Start of Data

--- src/rtl/bfly_pkt_injector_if.sv ---
// Host-side descriptor/payload handshakes and the switch-facing flit channel
// of the butterfly packet injector, bundled as one interface.
//
// Handshake rule for both host channels: a transfer happens on a rising clock
// edge where valid and ready are both 1. The source keeps valid and its
// payload stable until that edge. Ready depends only on injector state and
// never on valid. The flit channel has no backpressure.
interface bfly_pkt_injector_if #(
    parameter int CHANNEL_WIDTH = 18
);
    logic                     msg_valid;
    logic                     msg_ready;
    logic [5:0]               msg_dest;
    logic [3:0]               msg_len;
    logic                     data_valid;
    logic                     data_ready;
    logic [9:0]               data;
    logic [CHANNEL_WIDTH-1:0] out_ch;
    logic                     pkt_done;

    // Host side: drives descriptors and payload words, observes the flit channel.
    modport master (
        output msg_valid, msg_dest, msg_len, data_valid, data,
        input  msg_ready, data_ready, out_ch, pkt_done
    );

    // Injector side.
    modport slave (
        input  msg_valid, msg_dest, msg_len, data_valid, data,
        output msg_ready, data_ready, out_ch, pkt_done
    );
endinterface

--- src/rtl/bfly_pkt_injector.sv ---
// Terminal-side packet source for the radix-4 butterfly. It turns a message
// descriptor plus a payload word stream into head/body/tail flits and emits
// one registered flit per cycle. Idle cycles and payload bubbles produce
// all-zero flits.
module bfly_pkt_injector #(
    parameter int         CHANNEL_WIDTH = 18,
    parameter logic [5:0] SRC_ID        = 6'd0
) (
    input  logic                    clk,
    input  logic                    rst_n,
    bfly_pkt_injector_if.slave      bus,
    output logic                    o_dbg_state
);

    typedef enum logic {
        S_IDLE = 1'b0,
        S_BODY = 1'b1
    } state_t;

    localparam logic [1:0] TYPE_HEAD = 2'b01;
    localparam logic [1:0] TYPE_BODY = 2'b10;
    localparam logic [1:0] TYPE_TAIL = 2'b11;

    state_t                   r_state;
    state_t                   w_state_nxt;
    logic [5:0]               r_dest;
    logic [3:0]               r_len;
    logic [3:0]               r_cnt;
    logic [CHANNEL_WIDTH-1:0] r_out_ch;
    logic                     r_pkt_done;

    logic                     w_msg_ready;
    logic                     w_data_ready;
    logic                     w_msg_hs;
    logic                     w_data_hs;
    logic                     w_last_word;
    logic [CHANNEL_WIDTH-1:0] w_flit_nxt;
    logic                     w_done_nxt;

    // The handshakes are qualified by the ready signals. The ready signals
    // already include rst_n, so no transfer can be counted during reset.
    assign w_msg_hs    = bus.msg_valid  && w_msg_ready;
    assign w_data_hs   = bus.data_valid && w_data_ready;
    assign w_last_word = (r_cnt == r_len);

    // State register.
    always_ff @(posedge clk) begin
        if (!rst_n) begin
            r_state <= S_IDLE;
        end else begin
            r_state <= w_state_nxt;
        end
    end

    // Next-state logic.
    // An open packet is left only by its tail word.
    always_comb begin
        w_state_nxt = r_state;
        case (r_state)
            S_IDLE: if (w_msg_hs) w_state_nxt = S_BODY;
            S_BODY: if (w_data_hs && w_last_word) w_state_nxt = S_IDLE;
            default: w_state_nxt = S_IDLE;
        endcase
    end

    // Output logic.
    // This process drives the ready signals and selects the next flit.
    // A cycle with no accepted transfer produces the all-zero idle flit.
    always_comb begin
        w_msg_ready  = 1'b0;
        w_data_ready = 1'b0;
        w_flit_nxt   = '0;
        w_done_nxt   = 1'b0;
        case (r_state)
            S_IDLE: begin
                w_msg_ready = rst_n;
                if (w_msg_hs) begin
                    w_flit_nxt = {TYPE_HEAD, bus.msg_dest, bus.msg_len, SRC_ID};
                end
            end
            S_BODY: begin
                w_data_ready = rst_n;
                if (w_data_hs) begin
                    if (w_last_word) begin
                        w_flit_nxt = {TYPE_TAIL, r_dest, bus.data};
                        w_done_nxt = 1'b1;
                    end else begin
                        w_flit_nxt = {TYPE_BODY, r_dest, bus.data};
                    end
                end
            end
            default: begin
                w_flit_nxt = '0;
            end
        endcase
    end

    // Datapath registers.
    // These hold the flit channel, the done pulse, the latched descriptor and
    // the count of words accepted in the current packet.
    always_ff @(posedge clk) begin
        if (!rst_n) begin
            r_out_ch   <= '0;
            r_pkt_done <= 1'b0;
            r_dest     <= '0;
            r_len      <= '0;
            r_cnt      <= '0;
        end else begin
            r_out_ch   <= w_flit_nxt;
            r_pkt_done <= w_done_nxt;
            if (w_msg_hs) begin
                r_dest <= bus.msg_dest;
                r_len  <= bus.msg_len;
                r_cnt  <= '0;
            end else if (w_data_hs && !w_last_word) begin
                r_cnt <= r_cnt + 4'd1;
            end
        end
    end

    assign bus.msg_ready  = w_msg_ready;
    assign bus.data_ready = w_data_ready;
    assign bus.out_ch     = r_out_ch;
    assign bus.pkt_done   = r_pkt_done;
    assign o_dbg_state    = r_state;

endmodule

--- src/flat_wrapper.sv ---
// flat-port wrapper written by rule: the top's interface ports become plain ports
module bfly_pkt_injector_flat 
#(
    parameter int         CHANNEL_WIDTH = 18,
    parameter logic [5:0] SRC_ID        = 6'd0
)
  (clk, rst_n, o_dbg_state, bus_msg_valid, bus_msg_dest, bus_msg_len, bus_data_valid, bus_data, bus_msg_ready, bus_data_ready, bus_out_ch, bus_pkt_done);
  bfly_pkt_injector_if #(.CHANNEL_WIDTH(CHANNEL_WIDTH)) bus_i ();
  input  logic clk;
  input  logic rst_n;
  output logic o_dbg_state;
  input wire logic [$bits(bus_i.msg_valid)-1:0] bus_msg_valid;
  input wire logic [$bits(bus_i.msg_dest)-1:0] bus_msg_dest;
  input wire logic [$bits(bus_i.msg_len)-1:0] bus_msg_len;
  input wire logic [$bits(bus_i.data_valid)-1:0] bus_data_valid;
  input wire logic [$bits(bus_i.data)-1:0] bus_data;
  output wire logic [$bits(bus_i.msg_ready)-1:0] bus_msg_ready;
  output wire logic [$bits(bus_i.data_ready)-1:0] bus_data_ready;
  output wire logic [$bits(bus_i.out_ch)-1:0] bus_out_ch;
  output wire logic [$bits(bus_i.pkt_done)-1:0] bus_pkt_done;
  assign bus_i.msg_valid = bus_msg_valid;
  assign bus_i.msg_dest = bus_msg_dest;
  assign bus_i.msg_len = bus_msg_len;
  assign bus_i.data_valid = bus_data_valid;
  assign bus_i.data = bus_data;
  assign bus_msg_ready = bus_i.msg_ready;
  assign bus_data_ready = bus_i.data_ready;
  assign bus_out_ch = bus_i.out_ch;
  assign bus_pkt_done = bus_i.pkt_done;
  bfly_pkt_injector #(.CHANNEL_WIDTH(CHANNEL_WIDTH), .SRC_ID(SRC_ID)) u_core (.clk(clk), .rst_n(rst_n), .bus(bus_i), .o_dbg_state(o_dbg_state));
endmodule
--- config.mk ---
export PLATFORM = sky130hd
export DESIGN_NAME = bfly_pkt_injector_flat
export DESIGN_NICKNAME = d
export VERILOG_FILES = /design/src/rtl/bfly_pkt_injector_if.sv /design/src/rtl/bfly_pkt_injector.sv /design/src/flat_wrapper.sv
export SDC_FILE = /design/constraint.sdc
export NUM_CORES = 1
export LEC_CHECK = 0
export CAP_MARGIN = 20
export CORE_ASPECT_RATIO = 0.7
export CORE_UTILIZATION = 37
export CTS_CLUSTER_SIZE = 12
export DETAILED_ROUTE_END_ITERATION = 8
export PLACE_DENSITY = 0.79
export SYNTH_ARGS = -nofsm -noshare
export SYNTH_HDL_FRONTEND = slang
export SYNTH_SLANG_ARGS = --single-unit
--- constraint.sdc ---
create_clock -name clk -period 1.1 [get_ports clk]
set_input_delay 0.275 -clock clk [delete_from_list [all_inputs] [get_ports clk]]
set_output_delay 0.275 -clock clk [all_outputs]
set_load 0.05 [all_outputs]
==> results.ini <==
[placed_design]
dp_cells = 180
routabilityCongestion = 0.6486
post_dp_cell_area_mm2 = 0.001902
dp_hpwl_um = 2008
portBuffers = 45

[cts]
clk_path_buf_depth = 2
clkTransAtPathRegs_ns = 0.07
cts_root_buffer = clkbuf_8
cts_buffers = 5
hold_buffers = 0
h-tree-depth = 2
insertion_delay_ns = 0.29
cts_tree = built
cts.sinks = 34

[synthesis]
synth-seq-area-share_pct = 61.19
synthCells = 93
synthSimpleGateAreaFrac_pct = 10.46
synth_fa_ha_area_share_pct = 1.125
synthMuxAreaShare_pct = 2.700
synth_top_family_by_area = compound AO/OA/AOI/OAI gates
synth_area_mm2 = 0.001112
synth_compound_area_share_pct = 19.01
synth_seq_cells = 34
ys.warnings.count = 0
syn_nets = 118
synth-xor-area-share_pct = 3.150
syn_avg_cell_area_um2 = 11.96
synth_cell_types = 21

[setup_path]
critPathMaxFanout = 5
cp-end-kind = primary output
crit_path_start_kind = flop
max_stage_delay_ns = 0.37
critPathArrivalTime_ns = 0.97
r2r_cells = 5
r2r_end = u_core.r_cnt[0]$_SDFFE_PP0P_
setup.worst_path.class = reg2out
r2r_setup_slack_ns = -0.09
critPathLaunch = u_core.o_dbg_state$_SDFF_PN0_
crit_slowest_cell = dfxtp_4
path_cells = and2_4, buf_12
crit_required_ns = 0.82
reg2reg_from = u_core.o_dbg_state$_SDFF_PN0_

[floorplan]
die_area_mm2 = 0.003233
coreArea_mm2 = 0.002823
placement_rows = 16
fp.dieW_um = 67.54
die_h_um = 47.88
io_pins = 46
start_util_pct = 39.41

[sta]
worstMarginPinSlew_ns = 0.2510
max-slew-margin-rel_pct = 83.27
hold_violations = 0
tns_ns = -0.7463
maxSlewViolCount = 0
fin_skew_ns = 0.004867
period_share_pct = 112.9
post-route-min-period_ns = 1.242
fmax_mhz = 805.3
grt_setup_unrepaired = yes
setup_viol = 14
final.setup.worst_slack_ns = -0.1418

[power_and_ir_drop]
power.switching_uw = 791.3
clkPwrFrac_pct = 31.6
p_per_area_mw_per_mm2 = 1381
swShare_pct = 26.69
p_seq_share_pct = 46.0
ir_drop_mv = 1.148
comb_power_share_pct = 22.4
p_leak_uw = 0.0008968
p_int_uw = 2174

[routing]
ant_nets = 0
drc_errors = 0
drtIter0Drc = 23
viasPerCell = 4.839
wl_per_cell_um = 14.93
firstDrtPassIters = 2
vias = 934
drt_wl_total_um = 2882

[finish]
design_area_mm2 = 0.002147
diodes = 0
drive_above_1_share_pct = 43.95
fin_util_pct = 76.06
final_nets = 181
stdcell_count = 193
area_growth_pct = 93.03

[min_path]
hold_path_class = in2reg
min_path_cells = 3
worstHoldEndpoint = u_core.o_dbg_state$_SDFF_PN0_
hold_start = bus_data_valid

[flow_run]
cap_violations = 0

[outcome]
status = finished, violations left
violations = negative setup slack

[grt]
grt_pass1_wl_um = 4305
grt_pass1_vias = 950
grt_use_total_pct = 19.72
overflow = 0
grt_max_degree = 23
antenna_found_initial = 0

-- stage by stage --
stage | power (uW) | hold WS (ns) | setup WS, ns
2_1_floorplan | 1641 | 0.3967 | -0.07025
3_3_place_gp | 1964 | 0.4489 | -0.4029
3_5_place_dp | 1983 | 0.4633 | -0.4871
4_1_cts | 2961 | 0.4551 | -0.1429
5_1_grt | 3090 | 0.4665 | -0.1761
6_report | 2965 | 0.4578 | -0.1418
-- sequential cells by signal, summed over array words and instances (netlist names) --
signal               count
u_core.r_cnt             4
u_core.bus.out_ch       18
u_core.r_len             4
u_core.o_dbg_state       1
u_core.r_dest            6
u_core.bus.pkt_done      1
-- cells in the mapped netlist --
cell	count	area (um2)
clkinv_1	1	3.750
or2_1	1	6.260
nor2b_1	1	6.260
mux2i_1	3	30.03
nand2_1	7	26.28
ha_1	1	12.51
a21boi_1	1	7.510
xnor2_1	4	35.03
inv_1	1	3.750
and3_1	1	6.260
a21o_1	1	7.510
and2_1	8	50.05
and4_2	1	10.01
buf_2	3	15.01
a22o_1	20	175.2
a41oi_2	1	16.27
nand4_1	1	6.260
dfxtp_1	34	680.7
clkbuf_1	1	3.750
o21ai_0	1	5.000
nand3_1	1	5.000
-- worst max path at each step --
| stage | end | slack (ns) | cells past startpoint |
|---|---|---|---|
| 2_1_floorplan | u_core.r_cnt[3]$_SDFFE_PP0P_ | -0.07 | 4 |
| 3_3_place_gp | u_core.r_cnt[3]$_SDFFE_PP0P_ | -0.40 | 5 |
| 3_5_place_dp | u_core.r_cnt[0]$_SDFFE_PP0P_ | -0.49 | 5 |
| 4_1_cts | bus_data_ready | -0.14 | 2 |
| 5_1_grt | u_core.r_cnt[3]$_SDFFE_PP0P_ | -0.18 | 5 |
| 6_report | bus_data_ready | -0.14 | 2 |
-- layout make-up --
type / count / area (um2)
Timing Repair Buffer: 60 / 787.0
Sequential cell: 34 / 703.2
Fill cell: 174 / 675.6
Multi-Input combinational cell: 53 / 511.7
Clock buffer: 7 / 86.33
Tap cell: 36 / 45.04
Inverter: 2 / 8.758
Clock inverter: 1 / 5.005
-- cells by family (layout without fill, tap and decap cells) --
family	count (synthesis)	after routing
DFF	34	34
AOI/OAI and AO/OA	24	24
and+or+nand+nor	21	21
buffers and inverters	6	70
xor gates and xnor gates	4	4
muxes	3	3
adders and majority gates	1	1
-- layout by cell type, fill, tap and decap left out, drive strengths merged, types with 2 or more instances in the layout --
cell type / count
buf: 37
dfxtp: 34
a22o: 20
clkdlybuf4s50: 20
and2: 8
clkbuf: 8
nand2: 7
xnor2: 4
mux2i: 3
clkinv: 2
-- critical path, delay by kind of cell (launching register included) --
family                 cells  cell delay [ns]
DFF                        1             0.37
buffers and inverters      1             0.14
and+or+nand+nor            1             0.17
-- timing repair --
| item | CTS | global route |
|---|---|---|
| buffers inserted | 4 | 1 |
| pin swaps | 9 | 14 |
| setup endpoints to repair | 34 | 38 |
| gates resized for setup | 20 | 14 |
-- power groups by stage --
stage	clock network (uW)	logic (uW)	registers, uW
floorplan	0	151	1490
global placement	0	586	1380
detailed placement	0	601	1380
CTS	956	647	1360
global route	1020	695	1370
finish	937	664	1360
-- routing by layer --
layer | vias to the layer above | wire length, um | track usage [%]
li1 | 457 | - | -
met1 | 441 | 1157 | 21.36
met2 | 29 | 1516 | 33.86
met3 | 7 | 130 | 6.905
met4 | 0 | 78 | 12.77
met5 | - | 0 | 0
(Power assumes the default switching activity.)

End of Data

Among the entries above, copy exactly only the lines starting with the one containing "fin_util_pct = 76.06" and going through the one containing "4_1_cts | 2961 | 0.4551 | -0.1429", both ends included.

fin_util_pct = 76.06
final_nets = 181
stdcell_count = 193
area_growth_pct = 93.03

[min_path]
hold_path_class = in2reg
min_path_cells = 3
worstHoldEndpoint = u_core.o_dbg_state$_SDFF_PN0_
hold_start = bus_data_valid

[flow_run]
cap_violations = 0

[outcome]
status = finished, violations left
violations = negative setup slack

[grt]
grt_pass1_wl_um = 4305
grt_pass1_vias = 950
grt_use_total_pct = 19.72
overflow = 0
grt_max_degree = 23
antenna_found_initial = 0

-- stage by stage --
stage | power (uW) | hold WS (ns) | setup WS, ns
2_1_floorplan | 1641 | 0.3967 | -0.07025
3_3_place_gp | 1964 | 0.4489 | -0.4029
3_5_place_dp | 1983 | 0.4633 | -0.4871
4_1_cts | 2961 | 0.4551 | -0.1429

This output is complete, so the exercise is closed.